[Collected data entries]
**src/df1_pkg.sv**
```systemverilog
// ----------------------------------------------------------------------------
// df1_pkg: shared types, codes and microcode for the DF1 frame builder
// Holds the request/frame beat types, the byte-source and sequencer op
// codes, and the read-only microprogram that walks one frame.
// ----------------------------------------------------------------------------
package df1_pkg;

	// Request and frame beats
	typedef struct packed {
		logic [1:0]  kind;
		logic [7:0]  station;
		logic [15:0] address;
		logic [9:0]  file_num;
		logic [6:0]  word_count;
		logic [15:0] write_value;
		logic        bit_value;
	} df1_req_t;

	typedef struct packed {
		logic [7:0] tx_byte;
		logic       last_byte;
	} df1_frame_t;

	// Request kinds
	localparam logic [1:0] KIND_READ  = 2'd0;
	localparam logic [1:0] KIND_WRITE = 2'd1;
	localparam logic [1:0] KIND_BIT   = 2'd2;
	localparam logic [1:0] KIND_NONE  = 2'd3;

	// Frame bytes
	localparam logic [7:0] DLE_BYTE   = 8'h10;
	localparam logic [7:0] STX_BYTE   = 8'h02;
	localparam logic [7:0] ETX_BYTE   = 8'h03;
	localparam logic [7:0] ZERO_BYTE  = 8'h00;
	localparam logic [7:0] CMD_BYTE   = 8'h0F;
	localparam logic [7:0] FNC_READ   = 8'h01;
	localparam logic [7:0] FNC_WRITE  = 8'h00;
	localparam logic [7:0] FNC_BIT    = 8'h26;
	localparam logic [7:0] FILE_TYPE  = 8'h06;
	localparam logic [7:0] SHORT_FORM = 8'h07;
	localparam logic [7:0] LONG_MARK  = 8'hFF;

	localparam int NUM_KINDS = 3;
	localparam int PC_W      = 6;

	// Byte sources of the datapath
	typedef enum logic [4:0] {
		SRC_CONST   = 5'd0,
		SRC_STATION = 5'd1,
		SRC_TNS_LO  = 5'd2,
		SRC_TNS_HI  = 5'd3,
		SRC_ADDR_LO = 5'd4,
		SRC_ADDR_HI = 5'd5,
		SRC_END_LO  = 5'd6,
		SRC_END_HI  = 5'd7,
		SRC_FILE_LO = 5'd8,
		SRC_FILE_HI = 5'd9,
		SRC_CNT2    = 5'd10,
		SRC_VAL_LO  = 5'd11,
		SRC_VAL_HI  = 5'd12,
		SRC_WIDX_LO = 5'd13,
		SRC_WIDX_HI = 5'd14,
		SRC_AND_LO  = 5'd15,
		SRC_AND_HI  = 5'd16,
		SRC_OR_LO   = 5'd17,
		SRC_OR_HI   = 5'd18,
		SRC_CHECK   = 5'd19
	} df1_src_t;

	// Sequencer ops
	typedef enum logic [2:0] {
		OP_NEXT     = 3'd0,
		OP_DISPATCH = 3'd1,
		OP_SHORT    = 3'd2,
		OP_JUMP     = 3'd3,
		OP_END      = 3'd4
	} df1_op_t;

	// One microcode word
	typedef struct packed {
		df1_src_t         src;
		logic [7:0]       imm;
		logic             body;
		logic             last;
		df1_op_t          op;
		logic [PC_W-1:0]  target;
	} df1_uword_t;

	// Sequencer to datapath
	typedef struct packed {
		logic       emit;
		logic       dup;
		df1_src_t   src;
		logic [7:0] imm;
		logic       body;
		logic       last;
	} df1_ctrl_t;

	// Datapath to sequencer
	typedef struct packed {
		logic       out_free;
		logic       long_addr;
		logic       dle_hit;
		logic [1:0] kind;
	} df1_stat_t;

	// Program entry points
	localparam logic [PC_W-1:0] PC_READ  = 6'd8;
	localparam logic [PC_W-1:0] PC_WRITE = 6'd17;
	localparam logic [PC_W-1:0] PC_BIT   = 6'd27;
	localparam logic [PC_W-1:0] PC_SHORT = 6'd33;
	localparam logic [PC_W-1:0] PC_MASK  = 6'd37;
	localparam logic [PC_W-1:0] PC_TRAIL = 6'd41;

	function automatic df1_uword_t df1_uw(df1_src_t src, logic [7:0] imm, logic body,
			logic last, df1_op_t op, logic [PC_W-1:0] target);
		df1_uword_t w;
		w.src    = src;
		w.imm    = imm;
		w.body   = body;
		w.last   = last;
		w.op     = op;
		w.target = target;
		return w;
	endfunction

	// Microprogram: header, per-kind body, trailer
	function automatic df1_uword_t df1_urom(logic [PC_W-1:0] pc);
		df1_uword_t w;
		case (pc)
			// header
			6'd0:  w = df1_uw(SRC_CONST, DLE_BYTE, 1'b0, 1'b0, OP_NEXT, '0);
			6'd1:  w = df1_uw(SRC_CONST, STX_BYTE, 1'b0, 1'b0, OP_NEXT, '0);
			6'd2:  w = df1_uw(SRC_STATION, ZERO_BYTE, 1'b1, 1'b0, OP_NEXT, '0);
			6'd3:  w = df1_uw(SRC_CONST, ZERO_BYTE, 1'b1, 1'b0, OP_NEXT, '0);
			6'd4:  w = df1_uw(SRC_CONST, CMD_BYTE, 1'b1, 1'b0, OP_NEXT, '0);
			6'd5:  w = df1_uw(SRC_CONST, ZERO_BYTE, 1'b1, 1'b0, OP_NEXT, '0);
			6'd6:  w = df1_uw(SRC_TNS_LO, ZERO_BYTE, 1'b1, 1'b0, OP_NEXT, '0);
			6'd7:  w = df1_uw(SRC_TNS_HI, ZERO_BYTE, 1'b1, 1'b0, OP_DISPATCH, '0);
			// block read
			6'd8:  w = df1_uw(SRC_CONST, FNC_READ, 1'b1, 1'b0, OP_NEXT, '0);
			6'd9:  w = df1_uw(SRC_ADDR_LO, ZERO_BYTE, 1'b1, 1'b0, OP_NEXT, '0);
			6'd10: w = df1_uw(SRC_ADDR_HI, ZERO_BYTE, 1'b1, 1'b0, OP_NEXT, '0);
			6'd11: w = df1_uw(SRC_END_LO, ZERO_BYTE, 1'b1, 1'b0, OP_NEXT, '0);
			6'd12: w = df1_uw(SRC_END_HI, ZERO_BYTE, 1'b1, 1'b0, OP_NEXT, '0);
			6'd13: w = df1_uw(SRC_CONST, FILE_TYPE, 1'b1, 1'b0, OP_NEXT, '0);
			6'd14: w = df1_uw(SRC_FILE_LO, ZERO_BYTE, 1'b1, 1'b0, OP_NEXT, '0);
			6'd15: w = df1_uw(SRC_FILE_HI, ZERO_BYTE, 1'b1, 1'b0, OP_NEXT, '0);
			6'd16: w = df1_uw(SRC_CNT2, ZERO_BYTE, 1'b1, 1'b0, OP_JUMP, PC_TRAIL);
			// word write
			6'd17: w = df1_uw(SRC_CONST, FNC_WRITE, 1'b1, 1'b0, OP_NEXT, '0);
			6'd18: w = df1_uw(SRC_ADDR_LO, ZERO_BYTE, 1'b1, 1'b0, OP_NEXT, '0);
			6'd19: w = df1_uw(SRC_ADDR_HI, ZERO_BYTE, 1'b1, 1'b0, OP_NEXT, '0);
			6'd20: w = df1_uw(SRC_END_LO, ZERO_BYTE, 1'b1, 1'b0, OP_NEXT, '0);
			6'd21: w = df1_uw(SRC_END_HI, ZERO_BYTE, 1'b1, 1'b0, OP_NEXT, '0);
			6'd22: w = df1_uw(SRC_CONST, FILE_TYPE, 1'b1, 1'b0, OP_NEXT, '0);
			6'd23: w = df1_uw(SRC_FILE_LO, ZERO_BYTE, 1'b1, 1'b0, OP_NEXT, '0);
			6'd24: w = df1_uw(SRC_FILE_HI, ZERO_BYTE, 1'b1, 1'b0, OP_NEXT, '0);
			6'd25: w = df1_uw(SRC_VAL_LO, ZERO_BYTE, 1'b1, 1'b0, OP_NEXT, '0);
			6'd26: w = df1_uw(SRC_VAL_HI, ZERO_BYTE, 1'b1, 1'b0, OP_JUMP, PC_TRAIL);
			// bit write, long address form
			6'd27: w = df1_uw(SRC_CONST, FNC_BIT, 1'b1, 1'b0, OP_SHORT, PC_SHORT);
			6'd28: w = df1_uw(SRC_CONST, FILE_TYPE, 1'b1, 1'b0, OP_NEXT, '0);
			6'd29: w = df1_uw(SRC_FILE_LO, ZERO_BYTE, 1'b1, 1'b0, OP_NEXT, '0);
			6'd30: w = df1_uw(SRC_CONST, LONG_MARK, 1'b1, 1'b0, OP_NEXT, '0);
			6'd31: w = df1_uw(SRC_WIDX_LO, ZERO_BYTE, 1'b1, 1'b0, OP_NEXT, '0);
			6'd32: w = df1_uw(SRC_WIDX_HI, ZERO_BYTE, 1'b1, 1'b0, OP_JUMP, PC_MASK);
			// bit write, short address form
			6'd33: w = df1_uw(SRC_CONST, SHORT_FORM, 1'b1, 1'b0, OP_NEXT, '0);
			6'd34: w = df1_uw(SRC_CONST, ZERO_BYTE, 1'b1, 1'b0, OP_NEXT, '0);
			6'd35: w = df1_uw(SRC_FILE_LO, ZERO_BYTE, 1'b1, 1'b0, OP_NEXT, '0);
			6'd36: w = df1_uw(SRC_WIDX_LO, ZERO_BYTE, 1'b1, 1'b0, OP_NEXT, '0);
			// bit write masks
			6'd37: w = df1_uw(SRC_AND_LO, ZERO_BYTE, 1'b1, 1'b0, OP_NEXT, '0);
			6'd38: w = df1_uw(SRC_AND_HI, ZERO_BYTE, 1'b1, 1'b0, OP_NEXT, '0);
			6'd39: w = df1_uw(SRC_OR_LO, ZERO_BYTE, 1'b1, 1'b0, OP_NEXT, '0);
			6'd40: w = df1_uw(SRC_OR_HI, ZERO_BYTE, 1'b1, 1'b0, OP_NEXT, '0);
			// trailer
			6'd41: w = df1_uw(SRC_CONST, DLE_BYTE, 1'b0, 1'b0, OP_NEXT, '0);
			6'd42: w = df1_uw(SRC_CONST, ETX_BYTE, 1'b0, 1'b0, OP_NEXT, '0);
			6'd43: w = df1_uw(SRC_CHECK, ZERO_BYTE, 1'b0, 1'b1, OP_END, '0);
			default: w = df1_uw(SRC_CHECK, ZERO_BYTE, 1'b0, 1'b1, OP_END, '0);
		endcase
		return w;
	endfunction

endpackage

```
**src/df1_seq.sv**
```systemverilog
// ----------------------------------------------------------------------------
// df1_seq: microcode sequencer
// Step counter over the microprogram ROM; inserts the doubled DLE copy and
// takes the kind dispatch and address-form branch.
// ----------------------------------------------------------------------------
module df1_seq (
	input  logic                clk,
	input  logic                arst_n,
	input  logic                start,
	input  df1_pkg::df1_stat_t  stat,
	output logic                busy,
	output df1_pkg::df1_ctrl_t  ctrl
);

	logic                     busy_q;
	logic                     dup_q;
	logic [df1_pkg::PC_W-1:0] pc_q;
	df1_pkg::df1_uword_t      uw;
	logic                     step;
	logic [df1_pkg::PC_W-1:0] entry;

	assign uw   = df1_pkg::df1_urom(pc_q);
	assign step = busy_q && stat.out_free;
	assign busy = busy_q;

	// Pick the body entry for the latched kind
	always_comb begin
		case (stat.kind)
			df1_pkg::KIND_READ:  entry = df1_pkg::PC_READ;
			df1_pkg::KIND_WRITE: entry = df1_pkg::PC_WRITE;
			default:             entry = df1_pkg::PC_BIT;
		endcase
	end

	// Drive the datapath from the current word
	always_comb begin
		ctrl.emit = step;
		ctrl.dup  = dup_q;
		ctrl.src  = uw.src;
		ctrl.imm  = uw.imm;
		ctrl.body = uw.body;
		ctrl.last = uw.last;
	end

	// Advance the step counter, hold it while a DLE copy goes out
	always_ff @(posedge clk or negedge arst_n) begin
		if (!arst_n) begin
			busy_q <= 1'b0;
			dup_q  <= 1'b0;
			pc_q   <= '0;
		end else if (start) begin
			busy_q <= 1'b1;
			dup_q  <= 1'b0;
			pc_q   <= '0;
		end else if (step) begin
			if (dup_q) begin
				dup_q <= 1'b0;
			end else begin
				dup_q <= uw.body && stat.dle_hit;
				case (uw.op)
					df1_pkg::OP_NEXT:     pc_q <= pc_q + 1'b1;
					df1_pkg::OP_DISPATCH: pc_q <= entry;
					df1_pkg::OP_SHORT:    pc_q <= stat.long_addr ? pc_q + 1'b1 : uw.target;
					df1_pkg::OP_JUMP:     pc_q <= uw.target;
					df1_pkg::OP_END:      busy_q <= 1'b0;
					default:              pc_q <= pc_q + 1'b1;
				endcase
			end
		end
	end

endmodule

```
**src/df1_dp.sv**
```systemverilog
// ----------------------------------------------------------------------------
// df1_dp: frame datapath
// Request registers, per-kind transaction counters, byte source mux,
// block check sum and the output beat register.
// ----------------------------------------------------------------------------
module df1_dp (
	input  logic                clk,
	input  logic                arst_n,
	input  logic                load,
	input  df1_pkg::df1_req_t   req,
	input  df1_pkg::df1_ctrl_t  ctrl,
	output df1_pkg::df1_stat_t  stat,
	input  logic                frame_stall,
	output logic                frame_valid,
	output df1_pkg::df1_frame_t frame
);

	df1_pkg::df1_req_t   req_q;
	logic [15:0]         tns_q;
	logic [15:0]         end_q;
	logic [15:0]         cnt_q [df1_pkg::NUM_KINDS];
	logic [7:0]          sum_q;
	logic                out_valid_q;
	df1_pkg::df1_frame_t out_q;

	logic [7:0]  sel_byte;
	logic [11:0] widx;
	logic [15:0] bit_mask;
	logic [15:0] keep_mask;
	logic [15:0] or_mask;
	logic [15:0] cnt_next;

	assign widx      = req_q.address[15:4];
	assign bit_mask  = 16'd1 << req_q.address[3:0];
	assign keep_mask = req_q.bit_value ? 16'hFFFF : ~bit_mask;
	assign or_mask   = req_q.bit_value ? bit_mask : 16'h0000;
	assign cnt_next  = cnt_q[req.kind] + 16'd1;

	// Select the frame byte for this step
	always_comb begin
		case (ctrl.src)
			df1_pkg::SRC_CONST:   sel_byte = ctrl.imm;
			df1_pkg::SRC_STATION: sel_byte = req_q.station;
			df1_pkg::SRC_TNS_LO:  sel_byte = tns_q[7:0];
			df1_pkg::SRC_TNS_HI:  sel_byte = tns_q[15:8];
			df1_pkg::SRC_ADDR_LO: sel_byte = req_q.address[7:0];
			df1_pkg::SRC_ADDR_HI: sel_byte = req_q.address[15:8];
			df1_pkg::SRC_END_LO:  sel_byte = end_q[7:0];
			df1_pkg::SRC_END_HI:  sel_byte = end_q[15:8];
			df1_pkg::SRC_FILE_LO: sel_byte = req_q.file_num[7:0];
			df1_pkg::SRC_FILE_HI: sel_byte = {6'd0, req_q.file_num[9:8]};
			df1_pkg::SRC_CNT2:    sel_byte = {req_q.word_count, 1'b0};
			df1_pkg::SRC_VAL_LO:  sel_byte = req_q.write_value[7:0];
			df1_pkg::SRC_VAL_HI:  sel_byte = req_q.write_value[15:8];
			df1_pkg::SRC_WIDX_LO: sel_byte = widx[7:0];
			df1_pkg::SRC_WIDX_HI: sel_byte = {4'd0, widx[11:8]};
			df1_pkg::SRC_AND_LO:  sel_byte = keep_mask[7:0];
			df1_pkg::SRC_AND_HI:  sel_byte = keep_mask[15:8];
			df1_pkg::SRC_OR_LO:   sel_byte = or_mask[7:0];
			df1_pkg::SRC_OR_HI:   sel_byte = or_mask[15:8];
			df1_pkg::SRC_CHECK:   sel_byte = 8'd0 - sum_q;
			default:              sel_byte = ctrl.imm;
		endcase
	end

	always_comb begin
		stat.out_free  = !out_valid_q || !frame_stall;
		stat.long_addr = |widx[11:8];
		stat.dle_hit   = (sel_byte == df1_pkg::DLE_BYTE);
		stat.kind      = req_q.kind;
	end

	// Latch the request and bump its transaction counter
	always_ff @(posedge clk or negedge arst_n) begin
		if (!arst_n) begin
			for (int i = 0; i < df1_pkg::NUM_KINDS; i++) begin
				cnt_q[i] <= '0;
			end
		end else if (load && req.kind != df1_pkg::KIND_NONE) begin
			cnt_q[req.kind] <= cnt_next;
		end
	end

	always_ff @(posedge clk) begin
		if (load) begin
			req_q <= req;
			tns_q <= cnt_next;
			if (req.kind == df1_pkg::KIND_READ) begin
				end_q <= req.address + {9'd0, req.word_count};
			end else begin
				end_q <= req.address + 16'd1;
			end
		end
	end

	// Accumulate the check sum over the body-flagged bytes (station onward), once each
	always_ff @(posedge clk or negedge arst_n) begin
		if (!arst_n) begin
			sum_q <= '0;
		end else if (load) begin
			sum_q <= '0;
		end else if (ctrl.emit && !ctrl.dup && ctrl.body) begin
			sum_q <= sum_q + sel_byte;
		end
	end

	// Output beat register
	always_ff @(posedge clk or negedge arst_n) begin
		if (!arst_n) begin
			out_valid_q <= 1'b0;
		end else if (ctrl.emit) begin
			out_valid_q <= 1'b1;
		end else if (!frame_stall) begin
			out_valid_q <= 1'b0;
		end
	end

	always_ff @(posedge clk) begin
		if (ctrl.emit) begin
			out_q.tx_byte   <= ctrl.dup ? df1_pkg::DLE_BYTE : sel_byte;
			out_q.last_byte <= ctrl.dup ? 1'b0 : ctrl.last;
		end
	end

	assign frame_valid = out_valid_q;
	assign frame       = out_q;

endmodule

```
**src/df1_command_frame_builder.sv**
```systemverilog
// ----------------------------------------------------------------------------
// df1_command_frame_builder: DF1 command frame builder with block check
// Turns one read, word write or bit write request into its serial frame,
// one byte per beat, ending in the block check byte.
// ----------------------------------------------------------------------------
// The first byte follows the request via the step counter and output register.
// One frame byte per cycle while the output is not stalled; a frame has 20
// bytes or more, and the next request waits until the check byte is issued.
// A request of unused kind 3 is accepted and produces no frame.
// Reset clears the transaction counters, sequencer and output valid.
module df1_command_frame_builder (
	input  logic                clk,
	input  logic                arst_n,
	input  logic                req_valid,
	output logic                req_stall,
	input  df1_pkg::df1_req_t   req,
	output logic                frame_valid,
	input  logic                frame_stall,
	output df1_pkg::df1_frame_t frame
);

	logic               busy;
	logic               accept;
	logic               start;
	df1_pkg::df1_ctrl_t ctrl;
	df1_pkg::df1_stat_t stat;

	// Take a request only while no frame is in progress
	assign req_stall = busy;
	assign accept    = req_valid && !busy;
	assign start     = accept && (req.kind != df1_pkg::KIND_NONE);

	df1_seq u_seq (
		.clk    (clk),
		.arst_n (arst_n),
		.start  (start),
		.stat   (stat),
		.busy   (busy),
		.ctrl   (ctrl)
	);

	df1_dp u_dp (
		.clk         (clk),
		.arst_n      (arst_n),
		.load        (accept),
		.req         (req),
		.ctrl        (ctrl),
		.stat        (stat),
		.frame_stall (frame_stall),
		.frame_valid (frame_valid),
		.frame       (frame)
	);

endmodule

```
**config.mk**
```make
export PLATFORM = sky130hd
export DESIGN_NAME = df1_command_frame_builder
export DESIGN_NICKNAME = d
export VERILOG_FILES = /design/src/df1_pkg.sv /design/src/df1_seq.sv /design/src/df1_dp.sv /design/src/df1_command_frame_builder.sv
export SDC_FILE = /design/constraint.sdc
export NUM_CORES = 1
export LEC_CHECK = 0
export CAP_MARGIN = 20
export CORE_ASPECT_RATIO = 0.6
export CORE_MARGIN = 2
export CORE_UTILIZATION = 40
export DETAILED_ROUTE_END_ITERATION = 8
export DONT_BUFFER_PORTS = 1
export PLACE_DENSITY = 0.59
export REMOVE_ABC_BUFFERS = 1
export SETUP_SLACK_MARGIN = 0.15
export SKIP_LAST_GASP = 1
export SLEW_MARGIN = 25
export SYNTH_ARGS = -nofsm -noshare
export SYNTH_HDL_FRONTEND = slang
export SYNTH_SLANG_ARGS = --single-unit
```
**constraint.sdc**
```tcl
create_clock -name clk -period 6.2 [get_ports clk]
set_input_delay 0.31 -clock clk [delete_from_list [all_inputs] [get_ports clk]]
set_output_delay 0.31 -clock clk [all_outputs]
set_load 0.005 [all_outputs]
```
-- Word-level counts from Yosys, hierarchy flattened
Memories as Yosys holds them, arrays and structs flattened.
Cells that the tools add are included.
- reductions and logical operators: 20
- bitwise logic cells: 2
- shift-type cells: 1
- $add $sub $neg: 6
- mux-type cells: 27
- equal/unequal tests: 29
- order comparisons: 2
- operators with widths (cell ; number):
    $pmux W8 S19 ; 1
    $mux W16 ; 6
    $bwmux W48 ; 1
    $eq A5 B4 Y1 const B ; 8
    $add A16 B1 Y16 const B ; 2
    $bmux W16 S2 ; 1
    $demux W16 S2 ; 1
    $mux W6 ; 4
    $pmux W6 S4 ; 1
    $eq A5 B3 Y1 const B ; 4
    $eq A5 B5 Y1 const B ; 4
    $add A16 B7 Y16 ; 1
    $mux W8 ; 2
    $not A16 Y16 ; 1
    $shl A1 B4 Y16 const A ; 1
    $eq A5 B2 Y1 const B ; 2
    $pmux W5 S2 ; 1
    $mux W1 ; 9
    $add A8 B8 Y8 ; 1
    $eq A8 B5 Y1 const B ; 1
    $sub A1 B8 Y8 const A ; 1
    $logic_and A1 B1 Y1 ; 7
    $add A6 B1 Y6 const B ; 1
    $eq A3 B2 Y1 const B ; 2
    15 further kinds ; 24
- register bits after elaboration: 166
- memories kept: 1
- output and inout port bits: 11
- bits in read-only memories: 1408
- memory list (name ; words ; width ; read ports ; clocked after Yosys merged registers in ; wr ports ; line ; text):
    (name not given) ; 64 ; 22 ; 1 ; 0 ; 0 ; df1_pkg.sv:130 ; case (pc)

-- Depth between registers and ports, before layout
Gate-level depths: netlist of the first run.
- depth in word-level cells: 9
- gate-level depth with buffers: 26
- gate-level depth less buffers: 22

-- Cells and area by module
From an unflattened synthesis of the first run, not the netlist that was laid out.
- cells, all modules: 935
- area, all modules: 9587.9 µm²
- by module, submodules not included (module ; cells an instance ; times used ; area each (µm²) ; sequential area each (µm²)):
    df1_dp ; 750 ; 1 ; 8214.1 ; 4459.3
    df1_seq ; 183 ; 1 ; 1348.8 ; 200.2
    df1_command_frame_builder ; 2 ; 1 ; 25.0 ; 0.0

-- Least setup slack after synthesis of the first run
OpenSTA, ideal clock, no wires.
- path type: register to register
- start: register u_seq.pc_q[2] (netlist name)
- end: register u_dp.sum_q[7]
- setup slack: 1.511 ns
- period minus slack after synthesis: 4.689 ns
- setup time: 0.130 ns
- arrival: 4.560 ns
- stages on the path, launching flop included: 24
- data required time: 6.070 ns
- path buffers: 4
- cell sequence: dfrtp_1 -> buf_6 -> buf_12 -> clkbuf_1 -> inv_1 -> ha_1 -> a21oi_1 -> o41a_4 -> and2_4 -> buf_2 -> a22o_1 -> a31oi_1 -> nand4_1 -> o32ai_1 -> inv_1 -> ha_1 -> a21oi_1 -> o21bai_1 -> a21oi_1 -> o21bai_1 -> a21oi_1 -> xor2_1 -> o211ai_1 -> o31ai_1
- cells in the longest elaborated chain, start to end: 6
- ends and longest elaborated chain (item ; line ; text):
    from (decl) ; df1_seq.sv:17 ; logic [df1_pkg::PC_W-1:0] pc_q;
    from (signal assigned) ; df1_seq.sv:61 ; df1_pkg::OP_NEXT: pc_q <= pc_q + 1'b1;
    from (signal assigned) ; df1_seq.sv:62 ; df1_pkg::OP_DISPATCH: pc_q <= entry;
    from (signal assigned) ; df1_seq.sv:63 ; df1_pkg::OP_SHORT: pc_q <= stat.long_addr ? pc_q + 1'b1 : uw.target;
    $mem_v2 Z64 W22 * ; n/a ;
    $eq A5 B5 Y1, or another cell as far along ; df1_dp.sv:41 ; case (ctrl.src)
    $pmux W8 S19 * ; df1_dp.sv:41 ;
    net u_dp.sel_byte[2] ; df1_dp.sv:26 ; logic [7:0] sel_byte;
    $add A8 B8 Y8 * ; df1_dp.sv:103 ; sum_q <= sum_q + sel_byte;
    $mux W8 * ; df1_dp.sv:102 ; end else if (ctrl.emit && !ctrl.dup && ctrl.body) begin
    $mux W8 * ; df1_dp.sv:100 ; end else if (load) begin
    to (signal assigned) ; df1_dp.sv:103 ;
    to (decl) ; df1_dp.sv:22 ; logic [7:0] sum_q;
Mark *: on every way through the listed nets, which the timed path passes. The rest lies on a longest branch. The select of a mux whose other input is x is not followed.
A chain may end at the register's enable or synchronous reset.

-- Worst setup path in the final report of the first run
Ends and elaborated chain as after synthesis.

§ WHAT NEEDS TO BE DONE: Search the records for the word "text" and copy every line where it occurs.

§ REPLY TO THE TASK:
- memory list (name ; words ; width ; read ports ; clocked after Yosys merged registers in ; wr ports ; line ; text):
- ends and longest elaborated chain (item ; line ; text):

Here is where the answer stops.